Apr 17, 2025 11:42 PM
I have been so comically altered by this book.
If you’ve seen me in the last 3 years there’s a good chance that I’ve had a pastel-colored volume that makes up In Search of Lost Time in my hand or in a bag with me or holding up my coffee as I type away at work. I’ve read this book all around the world, tracing paths in the places that I’ve taken it. And, as a result, the book has traced paths through me. In my life this book has become the bathing Nereids of Habit and Art and Memory. Just so, my interactions with it have been transmuted into Time itself. Over 10% of the Time that’s made up my life, to be specific.
But of course this book paints the idea, in its subtle perfect manner, that time is never just the linear tick of the clock. Time is a big strange homunculus that we bend and morph to our hearts, folding it in on itself until the parts reflect the whole and the area is impossible to calculate. And at the center of this Hermetic panoply of people and moments and love we find ourselves swimming through, we realize that there is a book. There is a book that only we can write and that is doomed to be a mirror for anyone who reads it. In the time that I’ve read the book that was Marcel Proust I’ve been slowly exposed to the idea that everyone has such a book.
And isn’t that a revelation that fundamentally alters the way you see the world? How can you be passive in your life when you know that everything you see, everything you think, everything you feel, and especially everything you smell, is noted down in the ledger that you can be forced to read by something as simple as the taste of a cookie dipped in tea? That passive Habit is such an integral part of the art that flows through existence. Without it there could be no moments of beauty. There would be no contrast that makes them shine like supernovae against the backdrop of our habitual night sky.
I think I can illustrate what I mean with a somewhat self-indulgent metaphor, if it can be permitted. A couple of years ago I visited a set of Roman ruins at the bottom of a spiral staircase in the city of Barcelona. Worn down 2,000 year old streets and sewers of a Roman colony run underneath a plexiglass and steel walkway that lets visitors walk through the whole archeology site. There are big cracked limestone half orbs that used to hold great quantities of wine. There are divots in the ground from where pickaxes struck the marble so many years ago. And running along the wall that delineates the old city limits there are two parallel lines cut into the rock. The lines in the rock formed over years and years and years from a farmer using the exact same path to bring wooden wagons full of his trade into the city. From pure persistence and repetition and habit he sliced through the very rock on which his city was founded using only a set of wooden wagon wheels. When I saw those parallel lines I was strangely saddened. Terrified, even.
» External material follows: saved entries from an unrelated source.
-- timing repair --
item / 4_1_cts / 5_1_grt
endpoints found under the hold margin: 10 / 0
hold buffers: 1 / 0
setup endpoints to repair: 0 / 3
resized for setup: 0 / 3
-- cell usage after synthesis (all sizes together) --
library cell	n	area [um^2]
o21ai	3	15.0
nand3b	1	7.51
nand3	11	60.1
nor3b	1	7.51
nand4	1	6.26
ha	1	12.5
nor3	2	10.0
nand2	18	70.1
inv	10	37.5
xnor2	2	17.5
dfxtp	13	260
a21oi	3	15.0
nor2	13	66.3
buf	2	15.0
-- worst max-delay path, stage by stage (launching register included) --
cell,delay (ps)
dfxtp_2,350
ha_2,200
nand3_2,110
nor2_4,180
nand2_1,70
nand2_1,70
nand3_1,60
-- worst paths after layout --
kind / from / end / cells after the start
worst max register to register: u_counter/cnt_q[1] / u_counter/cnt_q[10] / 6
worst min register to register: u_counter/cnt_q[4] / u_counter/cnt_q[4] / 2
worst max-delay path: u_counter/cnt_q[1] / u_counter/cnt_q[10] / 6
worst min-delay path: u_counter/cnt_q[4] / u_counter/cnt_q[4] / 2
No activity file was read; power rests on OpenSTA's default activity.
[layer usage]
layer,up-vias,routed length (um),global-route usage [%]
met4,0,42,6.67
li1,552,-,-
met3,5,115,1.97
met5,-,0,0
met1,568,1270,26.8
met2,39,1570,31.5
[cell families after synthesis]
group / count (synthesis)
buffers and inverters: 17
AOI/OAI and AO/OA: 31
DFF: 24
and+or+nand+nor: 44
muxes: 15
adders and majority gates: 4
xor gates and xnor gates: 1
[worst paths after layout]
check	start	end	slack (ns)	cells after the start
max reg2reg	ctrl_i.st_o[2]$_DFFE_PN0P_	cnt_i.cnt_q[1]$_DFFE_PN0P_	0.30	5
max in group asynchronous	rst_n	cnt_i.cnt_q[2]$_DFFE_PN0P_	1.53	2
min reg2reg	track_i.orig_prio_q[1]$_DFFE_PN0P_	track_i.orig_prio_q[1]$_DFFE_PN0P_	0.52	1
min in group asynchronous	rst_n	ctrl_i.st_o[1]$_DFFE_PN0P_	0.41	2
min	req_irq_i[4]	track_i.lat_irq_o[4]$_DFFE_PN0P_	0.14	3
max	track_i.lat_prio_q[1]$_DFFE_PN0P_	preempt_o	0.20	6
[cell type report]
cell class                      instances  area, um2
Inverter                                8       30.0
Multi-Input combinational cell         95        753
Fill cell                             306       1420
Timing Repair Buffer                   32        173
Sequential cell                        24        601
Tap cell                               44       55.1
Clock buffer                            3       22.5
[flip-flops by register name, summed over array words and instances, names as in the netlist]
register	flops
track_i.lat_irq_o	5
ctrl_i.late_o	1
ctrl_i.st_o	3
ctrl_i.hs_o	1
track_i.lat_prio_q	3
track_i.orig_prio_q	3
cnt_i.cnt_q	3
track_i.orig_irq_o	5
File: src/rtl/smbuf_pkg.sv
package smbuf_pkg;
    localparam int BUF_DEPTH  = 32;
    localparam int BYTE_W     = 8;

    typedef enum logic [1:0] {
        SEL_CTRL  = 2'd0,
        SEL_DATA0 = 2'd1,
        SEL_BLK   = 2'd2,
        SEL_AUX   = 2'd3
    } reg_sel_e;
endpackage

File: src/rtl/smbuf_regs.sv
module smbuf_regs
    import smbuf_pkg::*;
#(
    parameter int W       = BYTE_W,
    parameter int MAX_CNT = BUF_DEPTH
) (
    input  logic         clk,
    input  logic         rst_n,
    input  logic         wr_ctrl,
    input  logic         wr_data0,
    input  logic         wr_aux,
    input  logic [W-1:0] wdata,
    input  logic         cnt_load,
    input  logic [W-1:0] cnt_in,
    output logic [W-1:0] ctrl_val,
    output logic [W-1:0] data0_val,
    output logic         buf_en,
    output logic         pec_on,
    output logic         cnt_bad
);
    localparam logic [W-1:0] MAX_B = W'(MAX_CNT);

    typedef struct packed {
        logic [W-1:0] ctrl;
        logic [W-1:0] data0;
        logic         buf_en;
        logic         pec_on;
        logic         bad;
    } regs_t;

    regs_t st_d, st_q;

    always_comb begin
        st_d = st_q;
        if (wr_ctrl) st_d.ctrl = wdata;
        if (wr_aux) begin
            st_d.buf_en = wdata[1];
            st_d.pec_on = wdata[0];
        end
        if (cnt_load) begin
            st_d.data0 = cnt_in;
            st_d.bad   = (cnt_in == '0) || (cnt_in > MAX_B);
        end else if (wr_data0) begin
            st_d.data0 = wdata;
            st_d.bad   = 1'b0;
        end
    end

    always_ff @(posedge clk) begin
        if (!rst_n) st_q <= '0;
        else        st_q <= st_d;
    end

    assign ctrl_val  = st_q.ctrl;
    assign data0_val = st_q.data0;
    assign buf_en    = st_q.buf_en;
    assign pec_on    = st_q.pec_on;
    assign cnt_bad   = st_q.bad;

    AST_CNT_ZERO_BAD: assert property (@(posedge clk) disable iff (!rst_n)
        (cnt_load && cnt_in == '0) |=> cnt_bad);
    AST_CNT_LOAD_LEN: assert property (@(posedge clk) disable iff (!rst_n)
        cnt_load |=> (data0_val == $past(cnt_in)));
endmodule

File: src/rtl/smbuf_store.sv
module smbuf_store
    import smbuf_pkg::*;
#(
    parameter int DEPTH = BUF_DEPTH,
    parameter int W     = BYTE_W
) (
    input  logic         clk,
    input  logic         rst_n,
    input  logic         buf_en,
    input  logic         idx_clr,
    input  logic         host_wr,
    input  logic         host_rd,
    input  logic [W-1:0] host_wdata,
    output logic [W-1:0] host_rdata,
    input  logic         seq_start,
    input  logic         seq_rd,
    input  logic         seq_wr,
    input  logic [W-1:0] seq_wdata,
    output logic [W-1:0] seq_rdata
);
    localparam int IW = $clog2(DEPTH);
    localparam logic [IW-1:0] LAST = IW'(DEPTH - 1);

    typedef struct packed {
        logic [DEPTH-1:0][W-1:0] mem;
        logic [W-1:0]            hold;
        logic [IW-1:0]           hidx;
        logic [IW-1:0]           sidx;
    } store_t;

    store_t st_d, st_q;

    function automatic logic [IW-1:0] step(input logic [IW-1:0] i);
        return (i == LAST) ? '0 : i + 1'b1;
    endfunction

    always_comb begin
        st_d = st_q;
        if (buf_en) begin
            if (host_wr) st_d.mem[st_q.hidx] = host_wdata;
            if (host_wr || host_rd) st_d.hidx = step(st_q.hidx);
            if (seq_wr) st_d.mem[st_q.sidx] = seq_wdata;
            if (seq_wr || seq_rd) st_d.sidx = step(st_q.sidx);
        end else begin
            if (host_wr) st_d.hold = host_wdata;
            if (seq_wr)  st_d.hold = seq_wdata;
        end
        if (idx_clr)   st_d.hidx = '0;
        if (seq_start) st_d.sidx = '0;
    end

    always_ff @(posedge clk) begin
        if (!rst_n) st_q <= '0;
        else        st_q <= st_d;
    end

    assign host_rdata = buf_en ? st_q.mem[st_q.hidx] : st_q.hold;
    assign seq_rdata  = buf_en ? st_q.mem[st_q.sidx] : st_q.hold;

    AST_IDX_CLEAR: assert property (@(posedge clk) disable iff (!rst_n)
        idx_clr |=> (st_q.hidx == '0));
    AST_IDX_STEP: assert property (@(posedge clk) disable iff (!rst_n)
        (buf_en && (host_wr || host_rd) && !idx_clr)
        |=> (st_q.hidx == (($past(st_q.hidx) == LAST) ? '0 : $past(st_q.hidx) + 1'b1)));
    AST_SEQ_RESTART: assert property (@(posedge clk) disable iff (!rst_n)
        seq_start |=> (st_q.sidx == '0));
    AST_HOLD_IDX: assert property (@(posedge clk) disable iff (!rst_n)
        (!buf_en && !idx_clr) |=> $stable(st_q.hidx));
    AST_HOLD_MEM: assert property (@(posedge clk) disable iff (!rst_n)
        !buf_en |=> $stable(st_q.mem));
endmodule
## src/rtl/clkdiv_pkg.sv

```systemverilog
package clkdiv_pkg;

    localparam int CD_DIV_W = 16;

    typedef logic [CD_DIV_W-1:0] div_t;

    typedef enum logic [1:0] {
        ENC_MINUS1 = 2'd0,
        ENC_DIRECT = 2'd1,
        ENC_POW2   = 2'd2,
        ENC_TABLE  = 2'd3
    } enc_e;

    // decoded or pending divisor with its qualifier
    typedef struct packed {
        logic valid;
        div_t div;
    } upd_t;

    // length of the high phase for a divisor
    function automatic div_t hi_len(input div_t d);
        return d >> 1;
    endfunction

endpackage

```

## src/rtl/clkdiv_decode.sv

```systemverilog
module clkdiv_decode
    import clkdiv_pkg::*;
#(
    parameter enc_e        MODE      = ENC_MINUS1,
    parameter int          FIELD_LSB = 0,
    parameter int          FIELD_W   = 4,
    parameter int          MIN_DIV   = 1,
    parameter int          MAX_DIV   = 16,
    parameter int          TBL_N     = 4,
    parameter logic [TBL_N*CD_DIV_W-1:0] TBL = '0
) (
    input  logic [31:0] wr_data,
    output upd_t        dec
);
    localparam int WIDE_W = 34;

    logic [FIELD_W-1:0] fld;
    assign fld = wr_data[FIELD_LSB +: FIELD_W];

    generate
        if (MODE == ENC_TABLE) begin : g_table
            always_comb begin
                dec = '0;
                for (int i = 0; i < TBL_N; i++) begin
                    if (int'(fld) == i) begin
                        dec.div   = TBL[i*CD_DIV_W +: CD_DIV_W];
                        dec.valid = (TBL[i*CD_DIV_W +: CD_DIV_W] != '0);
                    end
                end
            end
        end else begin : g_arith
            logic [WIDE_W-1:0] wide;
            always_comb begin
                case (MODE)
                    ENC_MINUS1: wide = WIDE_W'(fld) + WIDE_W'(1);
                    ENC_DIRECT: wide = WIDE_W'(fld);
                    default:    wide = (int'(fld) < 33) ? (WIDE_W'(1) << fld) : '0;
                endcase
                dec.div   = wide[CD_DIV_W-1:0];
                dec.valid = (wide != '0)
                         && (wide >= WIDE_W'(MIN_DIV))
                         && (wide <= WIDE_W'(MAX_DIV))
                         && (wide < (WIDE_W'(1) << CD_DIV_W));
            end
        end
    endgenerate
endmodule

```

## src/rtl/clkdiv_ctrl.sv

```systemverilog
module clkdiv_ctrl
    import clkdiv_pkg::*;
#(
    parameter bit LATCH_EN  = 1'b0,
    parameter int LATCH_BIT = 31
) (
    input  logic        clk,
    input  logic        rst,
    input  logic        wr_en,
    input  logic [31:0] wr_data,
    input  logic        rd_en,
    input  upd_t        dec,
    output logic [31:0] reg_q,
    output logic        err,
    output upd_t        upd
);
    logic commit;

    generate
        if (LATCH_EN) begin : g_latch
            assign commit = wr_en && wr_data[LATCH_BIT];
        end else begin : g_nolatch
            assign commit = wr_en;
        end
    endgenerate

    always_ff @(posedge clk) begin
        if (rst) begin
            reg_q <= '0;
            err   <= 1'b0;
            upd   <= '0;
        end else begin
            upd.valid <= 1'b0;
            if (wr_en)
                reg_q <= wr_data;
            if (commit && dec.valid)
                upd <= '{valid: 1'b1, div: dec.div};
            err <= (err && !rd_en) || (commit && !dec.valid);
        end
    end


    bad_sets_err_chk: assert property (@(posedge clk) disable iff (rst)
        (wr_en && !dec.valid && (!LATCH_EN || wr_data[LATCH_BIT])) |=> err);


    read_clears_err_chk: assert property (@(posedge clk) disable iff (rst)
        (rd_en && !(wr_en && !dec.valid)) |=> !err);


    no_commit_no_upd_chk: assert property (@(posedge clk) disable iff (rst)
        (LATCH_EN && wr_en && !wr_data[LATCH_BIT]) |=> !upd.valid);
endmodule

```

## src/rtl/clkdiv_gen.sv

```systemverilog
module clkdiv_gen
    import clkdiv_pkg::*;
#(
    parameter int RST_DIV = 1
) (
    input  logic clk,
    input  logic rst,
    input  upd_t upd,
    output logic clk_out,
    output div_t div_cur
);
    div_t cnt;
    div_t cnt_n;
    div_t div_n;
    upd_t pend;
    logic ph_q;
    logic bypass_q;
    logic at_end;

    assign at_end = (cnt == div_cur - div_t'(1));

    always_comb begin
        div_n = div_cur;
        cnt_n = cnt + div_t'(1);
        if (at_end) begin
            cnt_n = '0;
            if (pend.valid)
                div_n = pend.div;
        end
    end

    always_ff @(posedge clk) begin
        if (rst) begin
            cnt      <= '0;
            div_cur  <= div_t'(RST_DIV);
            pend     <= '0;
            ph_q     <= 1'b0;
            bypass_q <= (RST_DIV == 1);
        end else begin
            cnt      <= cnt_n;
            div_cur  <= div_n;
            ph_q     <= (cnt_n < hi_len(div_n));
            bypass_q <= (div_n == div_t'(1));
            if (upd.valid)
                pend <= upd;
            else if (at_end)
                pend.valid <= 1'b0;
        end
    end

    assign clk_out = bypass_q ? clk : ph_q;


    cnt_range_chk: assert property (@(posedge clk) disable iff (rst)
        cnt < div_cur);


    switch_at_end_chk: assert property (@(posedge clk) disable iff (rst)
        !at_end |=> $stable(div_cur));
endmodule

```

## src/rtl/clkdiv_prog.sv

```systemverilog
module clkdiv_prog
    import clkdiv_pkg::*;
#(
    parameter enc_e MODE      = ENC_MINUS1,
    parameter int   FIELD_LSB = 0,
    parameter int   FIELD_W   = 4,
    parameter int   MIN_DIV   = 1,
    parameter int   MAX_DIV   = 16,
    parameter int   TBL_N     = 4,
    parameter logic [TBL_N*CD_DIV_W-1:0] TBL = '0,
    parameter int   AIDLE_BIT = 16,
    parameter bit   AIDLE_INV = 1'b0,
    parameter bit   LATCH_EN  = 1'b0,
    parameter int   LATCH_BIT = 31,
    parameter int   RST_DIV   = 1
) (
    input  logic        clk,
    input  logic        rst,
    input  logic        wr_en,
    input  logic [31:0] wr_data,
    input  logic        rd_en,
    output logic [31:0] rd_data,
    output logic        clk_out,
    output logic [15:0] div_eff,
    output logic        autoidle,
    output logic        err
);
    upd_t        dec;
    upd_t        upd;
    logic [31:0] reg_q;
    div_t        div_cur;

    clkdiv_decode #(
        .MODE(MODE), .FIELD_LSB(FIELD_LSB), .FIELD_W(FIELD_W),
        .MIN_DIV(MIN_DIV), .MAX_DIV(MAX_DIV), .TBL_N(TBL_N), .TBL(TBL)
    ) u_dec (
        .wr_data(wr_data),
        .dec    (dec)
    );

    clkdiv_ctrl #(
        .LATCH_EN(LATCH_EN), .LATCH_BIT(LATCH_BIT)
    ) u_ctrl (
        .clk    (clk),
        .rst    (rst),
        .wr_en  (wr_en),
        .wr_data(wr_data),
        .rd_en  (rd_en),
        .dec    (dec),
        .reg_q  (reg_q),
        .err    (err),
        .upd    (upd)
    );

    clkdiv_gen #(
        .RST_DIV(RST_DIV)
    ) u_gen (
        .clk    (clk),
        .rst    (rst),
        .upd    (upd),
        .clk_out(clk_out),
        .div_cur(div_cur)
    );

    assign rd_data  = reg_q;
    assign div_eff  = div_cur;
    assign autoidle = reg_q[AIDLE_BIT] ^ AIDLE_INV;


    limit_chk: assert property (@(posedge clk) disable iff (rst)
        (MODE != ENC_TABLE) |-> (int'(div_eff) >= MIN_DIV && int'(div_eff) <= MAX_DIV));


    nonzero_div_chk: assert property (@(posedge clk) disable iff (rst)
        div_eff != '0);


    autoidle_hold_chk: assert property (@(posedge clk) disable iff (rst)
        !wr_en |=> $stable(autoidle));
endmodule

```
How can a person be reduced to nothing more than a couple of lines in the world? What a colossal monument to a life, completely wasted. As I thought back on the ruts I couldn’t help but trace out their metaphor into my life. How much of my own life was scaffolded by nothing more than a set of shabby wagon wheels treading the same path day in and day out? Walking the path to the same damn coffee shop, writing code at the same damn job, riding the train shuttling along the same damn track day after day after day. And not even a twin pair of ruts to show for it.
That was years ago now. And in the intervening time I’ve really been reading exactly one book. It’s the same book I brought with me to Spain and read in the cafe above those ruins. It’s infected me and now I’m doomed to share its romantic view of Time and Habit and Art. Now I let the smell of lavender in a cocktail take me back to my childhood backyard where my Mom had an herb garden that I would wander as a toddler. I let the sound of a song whining out from a tinny speaker walk along the lonely little path from the Blue Line El stop with me as an awkward high schooler. I stop as I walk back from the coffee shop and watch the sun reflect off of the bridge to Staten Island and the ships coming in at Red Hook and the filthy bubbling canal in Gowanus, all the way up to the Self that has formed from the overlay of all these moments. I get swept to a universe that Proust has shown me: the universe of Time.
Now I don’t just think that farmer is the rut that his habits left behind in the world. I think he’s the tune that he whistled on his way to the market. I think he’s the snug comforting fit of a hat that he wore, day after day. I think he’s the momentary half-smiling pause as he watches the beauty of a sunrise over the Mediterranean, tying his gaze to some schmuck in Brooklyn 2,000 years later who can’t think of how to possibly say everything he wants about some silly book that’s forever changed his silly life.
2 Comments
8 months ago
I gave up on Proust some ten years ago (mostly by lack of persistence). You've convinced me to give it another try. This was a beautiful text, thank you.
8 months ago
Do it! And thank you! If you made it through my wall-of-text blog post here then I have no doubt you can make it through Proust.